Development began under Monex Development in 1997 and continues under the new owners, Rabie Property Group. Century City's original developments were the Ratanga Junction theme park and Canal Walk shopping centre. When it was opened in October 2000, Canal Walk was the largest shopping mall in Africa and the Southern Hemisphere in lettable area at 141,000 m^{2}.

The Ratanga Junction theme park closed in May 2018 after many years of financial problems. The site was redeveloped and was replaced by Ratanga Park (a recreational park), as well as numerous residential developments.
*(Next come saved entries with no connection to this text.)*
===== config.mk =====
export PLATFORM = sky130hd
export DESIGN_NAME = stopwatch_disp_scan
export DESIGN_NICKNAME = d
export VERILOG_FILES = /design/src/rtl/stopwatch_disp_scan.sv
export SDC_FILE = /design/constraint.sdc
export NUM_CORES = 1
export LEC_CHECK = 0
export CORE_ASPECT_RATIO = 1.75
export CORE_MARGIN = 1.5
export CORE_UTILIZATION = 35
export DETAILED_ROUTE_END_ITERATION = 12
export HOLD_SLACK_MARGIN = 0.03
export PLACE_DENSITY = 0.65
export SYNTH_ARGS = -nofsm -noshare
export SYNTH_HDL_FRONTEND = slang
export SYNTH_SLANG_ARGS = --single-unit

===== constraint.sdc =====
create_clock -name CLK -period 2.5 [get_ports CLK]
set_input_delay 0.375 -clock CLK [delete_from_list [all_inputs] [get_ports CLK]]
set_output_delay 0.375 -clock CLK [all_outputs]
set_load 0.02 [all_outputs]

===== src/rtl/stopwatch_disp_scan.sv =====
// Display scanner for a six-digit stopwatch on a multiplexed common-anode 7-segment display.
// It takes a coherent snapshot of the BCD digits, supports a lap freeze, and blanks between digits.
`timescale 1ns/1ps
module stopwatch_disp_scan #(
    parameter int SCAN_DIV  = 1000,
    parameter int BLANK_CYC = 4,
    parameter bit LZ_BLANK  = 1'b1
) (
    input  logic       CLK,
    input  logic       CLR,
    input  logic [3:0] MSH,
    input  logic [3:0] MSL,
    input  logic [3:0] SH,
    input  logic [3:0] SL,
    input  logic [3:0] MH,
    input  logic [3:0] ML,
    input  logic       LAP,
    output logic [6:0] SEG,
    output logic       DP,
    output logic [5:0] AN,
    output logic       HOLD
);

    localparam int PW = (SCAN_DIV > 1) ? $clog2(SCAN_DIV) : 1;
    localparam logic [PW-1:0] PRE_LAST  = PW'(SCAN_DIV - 1);
    localparam logic [PW-1:0] PRE_BLANK = PW'(BLANK_CYC);

    logic [23:0]   s1_q, s1_d, s2_q, s2_d, snap_q, snap_d;
    logic          lap_q, lap_d, hold_q, hold_d;
    logic [PW-1:0] pre_q, pre_d;
    logic [2:0]    idx_q, idx_d;
    logic [6:0]    seg_q, seg_d;
    logic          dp_q, dp_d;
    logic [5:0]    an_q, an_d;
    logic [3:0]    digit;

    function automatic logic [6:0] seg_decode(input logic [3:0] v);
        logic [6:0] s;
        case (v)
            4'd0:    s = 7'h40;
            4'd1:    s = 7'h79;
            4'd2:    s = 7'h24;
            4'd3:    s = 7'h30;
            4'd4:    s = 7'h19;
            4'd5:    s = 7'h12;
            4'd6:    s = 7'h02;
            4'd7:    s = 7'h78;
            4'd8:    s = 7'h00;
            4'd9:    s = 7'h10;
            default: s = 7'h3F;
        endcase
        return s;
    endfunction

    always_comb begin
        s1_d   = {MH, ML, SH, SL, MSH, MSL};
        s2_d   = s1_q;
        snap_d = snap_q;
        // Load only when two consecutive samples agree, so a mid-carry value is never shown.
        if ((s1_q == s2_q) && !hold_q)
            snap_d = s2_q;
        lap_d  = LAP;
        hold_d = hold_q ^ (LAP & ~lap_q);

        pre_d = pre_q + 1'b1;
        idx_d = idx_q;
        if (pre_q == PRE_LAST) begin
            pre_d = '0;
            idx_d = (idx_q == 3'd5) ? 3'd0 : idx_q + 3'd1;
        end

        case (idx_q)
            3'd0:    digit = snap_q[3:0];
            3'd1:    digit = snap_q[7:4];
            3'd2:    digit = snap_q[11:8];
            3'd3:    digit = snap_q[15:12];
            3'd4:    digit = snap_q[19:16];
            3'd5:    digit = snap_q[23:20];
            default: digit = 4'd0;
        endcase

        seg_d = 7'h7F;
        dp_d  = 1'b1;
        an_d  = 6'h3F;
        if (pre_q >= PRE_BLANK) begin
            an_d  = ~(6'b000001 << idx_q);
            seg_d = seg_decode(digit);
            // Leading minutes-tens zero is dark, but its anode still fires to keep brightness uniform.
            if (LZ_BLANK && (idx_q == 3'd5) && (digit == 4'd0))
                seg_d = 7'h7F;
            dp_d  = !((idx_q == 3'd2) || (idx_q == 3'd4));
        end
    end

    always_ff @(posedge CLK or negedge CLR) begin
        if (!CLR) begin
            s1_q   <= '0;
            s2_q   <= '0;
            snap_q <= '0;
            lap_q  <= 1'b0;
            hold_q <= 1'b0;
            pre_q  <= '0;
            idx_q  <= 3'd0;
            seg_q  <= 7'h7F;
            dp_q   <= 1'b1;
            an_q   <= 6'h3F;
        end else begin
            s1_q   <= s1_d;
            s2_q   <= s2_d;
            snap_q <= snap_d;
            lap_q  <= lap_d;
            hold_q <= hold_d;
            pre_q  <= pre_d;
            idx_q  <= idx_d;
            seg_q  <= seg_d;
            dp_q   <= dp_d;
            an_q   <= an_d;
        end
    end

    assign SEG  = seg_q;
    assign DP   = dp_q;
    assign AN   = an_q;
    assign HOLD = hold_q;

endmodule


==> flow_summary.toml <==
[run_status]
outcome = "finished clean"

[power]
total_power_uw = 3179
irDropWorstVdd_mv = 0.3530
powerDensity_nw_per_um2 = 636.6
p_leak_uw = 0.002275

[route]
wire_per_inst_um = 14.59
routed_via_density = 4.811
route.detailed.drc = 0
drt_iter0_drc = 57
via_count = 2372
ant_nets = 0
drt_pass1_iterations = 5
totalWireLength_um = 7195

[final_layout]
area_delta_synth_final_pct = 25.11
diodes = 0
layout.nets = 392
layout-drive-gt1-share_pct = 16.07

[setup_path]
r2r-start = "idx_q[1]$_DFFE_PN0N_"
path_cells = "buf_4, mux2_1, a221o_1, o21ai_1, buf_4, ha_1, o21bai_1, a221o_1"
critPathKind = "reg2reg"
reg2reg_depth = 8
end_kind = "register"
startpoint_type = "register"
crit_fanout = 11
slowest_delay_ps = 410
worstPathRequired_ps = 2770
cp.arrival_ps = 2630
cp_slowest_cell = "dfrtp_1"
crit_start = "idx_q[1]$_DFFE_PN0N_"
timing.reg2reg.setup_slack_ps = 140

[synth]
ys_top_cells_by_count = "dfrtp_1 (87), mux2_1 (25), xor2_1 (17)"
synth-async-reset-ratio_pct = 100.0
synth_top_area_share_pct = 54.55
synth_area_leaders = "dfrtp_1 (55%), dfstp_2 (9.2%), mux2_1 (7.1%), xor2_1 (3.7%), xnor2_1 (3.5%)"
ys_ff_latch = 101
syn_inst = 293
yosys_warnings = 0
syn-num-nets = 329
yosysMostFrequentCell = "dfrtp_1"
synth_flop_cell = "dfrtp_1"
synth_edf_count = 0
synth_largest_area_cell = "dfrtp_1"
synth_area_um2 = 3991
synth_cell_types = 43
avgSynthCellArea_um2 = 13.62
synth_seq_area_share_pct = 63.76

[timing]
hold_viol = 0
drv_slew = 0
worst_pin_slew_ps = 608.1
slew_headroom_pct = 59.46
period_share_pct = 94.22
period_minus_slack_ps = 2355
grt_setup_unrepaired = "no"
tns_ps = 0
fmax_mhz = 424.6
setup_viol = 0
fin_skew_ps = 5.599

[floorplan]
die_y_um = 144.3
initial_core_util_pct = 35.95
die_area_um2 = 12080
fp-row-count = 51
top_level_ports = 42
core_um2 = 11100
die_w_um = 83.73

[cts]
clock_latency_ps = 340
clockBufferDepth = 2
cts_tree = "built"
cts_buffers = 9
ctsHoldBuffers = 0
cts-root-buf = "clkbuf_16"
cts-htree-levels = 3
clk_pin_slew_ps = 70
numClockSinks = 101

[grt]
grt_pass1_vias = 2499
gr-total-overflow = 0
grt_max_degree = 56
grt_pass1_wl_um = 12100
antenna_found_initial = 0
gr-usage-all-layers_pct = 13.07

[place]
portBuffers = 41
place.gp.congestion = 0.8163
dp_hpwl_um = 5228

[min_path]
hold_class = "in2async"

[job]
maxCapViolCount = 0
-- state kept, by name, summed over array words and instances, names as in the netlist --
| name | count |
|---|---|
| s1_q | 24 |
| s2_q | 24 |
| snap_q | 24 |
| pre_q | 10 |
| SEG | 7 |
| AN | 6 |
| idx_q | 3 |
| DP | 1 |
| HOLD | 1 |
| lap_q | 1 |
-- cell type report --
type,instances,area [um2]
multi-input combinational,173,1379
timing repair buffer,61,583.1
clock inverter,6,45.04
clock buffer,10,239.0
fill,1049,6110
tap,132,165.2
inverter,10,37.54
sequential,101,2545
-- worst paths after layout --
path,to
min in group CLK,s2_q[2]$_DFF_PN0_
setup / recovery,SEG[4]$_DFF_PN1_
hold / removal,s1_q[11]$_DFF_PN0_
hold reg to reg,s2_q[2]$_DFF_PN0_
setup reg to reg,SEG[4]$_DFF_PN1_
max in group asynchronous,snap_q[6]$_DFFE_PN0P_
-- power by group --
part	leakage, uW	internal, uW	switching, uW
logic	0.000901	80.7	68.7
registers	0.00123	1680	37.9
clock network	0.000143	709	599
total	0.00228	2470	706
-- timing repair --
item / in CTS / in global routing
buffers inserted: 0 / 3
gates resized for setup: 0 / 4
endpoints found under the setup margin: 0 / 6
-- layout by cell type, fill, tap and decap left out, drive strengths merged, types with 3 or more instances in the layout --
cell            n
a21oi           5
and2            4
and3            3
buf            21
clkbuf         10
clkdlybuf4s50  40
clkinv          4
dfrtp          87
dfstp          14
ha              9
inv            12
mux2           27
mux2i           7
nand2          15
nand3          13
nand3b          4
nand4           3
nor2           15
nor4            6
o211ai          4
o21ai           6
xnor2          16
xor2           17
-- routing by layer --
| layer | GRT usage, % | vias up | routed length (um) |
|---|---|---|---|
| met5 | 0 | - | 0 |
| met3 | 3.539 | 13 | 198 |
| met4 | 6.644 | 0 | 226 |
| met2 | 24.02 | 39 | 4049 |
| li1 | - | 1135 | - |
| met1 | 13.58 | 1185 | 2721 |
-- cells by family (layout without fill, tap and decap cells) --
family	count (synthesis)	count (layout)	synth area share [%]
mux	34	34	9.467
flops	101	101	63.76
simple gates	71	71	9.592
xor+xnor	33	33	7.241
fa+ha+maj	9	9	2.821
buf+inv	19	87	2.194
compound gates	26	26	4.922
-- worst max-delay path, delay by kind of cell, from the launching register on --
family / cells / cell delay, ps
compound gates: 4 / 960
mux: 1 / 350
buf+inv: 2 / 380
flops: 1 / 410
fa+ha+maj: 1 / 180
-- per-stage QoR --
stage | instance area, um2 | util, % | setup slack, ps | instances | hold slack, ps
final | 4994 | 44.97 | 144.6 | 493 | 41.50
after global routing | 4994 | 44.97 | 18.39 | 493 | 85.77
after CTS | 4951 | 44.59 | 49.37 | 490 | 61.27
after detailed placement | 4667 | 42.03 | 41.93 | 474 | 380.7
after global placement | 4667 | 42.03 | 144.2 | 474 | 377.4
after floorplan | 3993 | - | 68.54 | 293 | 79.41
Note: power is estimated with default switching activity, not from simulation.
In February 2026, a major new development project for Century City was announced. The Canal Plaza office development, seeking to capture growing office demand in the area, will be managed in partnership with Gutsche Investment (GIMCO), the Moolman Group, and Blue Dawn Capital. Canal Plaza is planned to include a gross leasable area (GLA of) 10,333 sqm, across four floors. Set for occupation in May 2027, it will overlook the Intaka Island Nature Reserve.

Canal Plaza is planned to achieve a 4-Star Green rating by including backup power and water. Located at 1 Heron Place, the new development will have nearby access to public transit, via a MyCiTi BRT stop.

==Canal Walk==

The Canal Walk shopping mall is a major development within the suburb. It is the largest mall in Cape Town and the third largest in Africa, with over 400 stores, over 8,000 parking bays, a wide variety of restaurants, and an arcade.

==Conservation==
Built on a wetland area, Century City needed to comply with conservation measures. Intaka Island is a 16 hectare wetland area within the development. The wetland naturally cleans the water in the canals in the high-density development area.

==Criticism==
There were concerns that Century City would cause decentralisation from the Cape Town central business district (CBD), but thanks to the city improvement district (CID) and urban renewal efforts spearheaded by the Cape Town Partnership (CTP), this has not happened.

This development thus remains another commercial node in the Cape Town metropolitan area while the city centre remains vibrant. More recently, the development has been criticised for causing traffic problems. Measures have been taken with an aim to improve congestion during peak hours.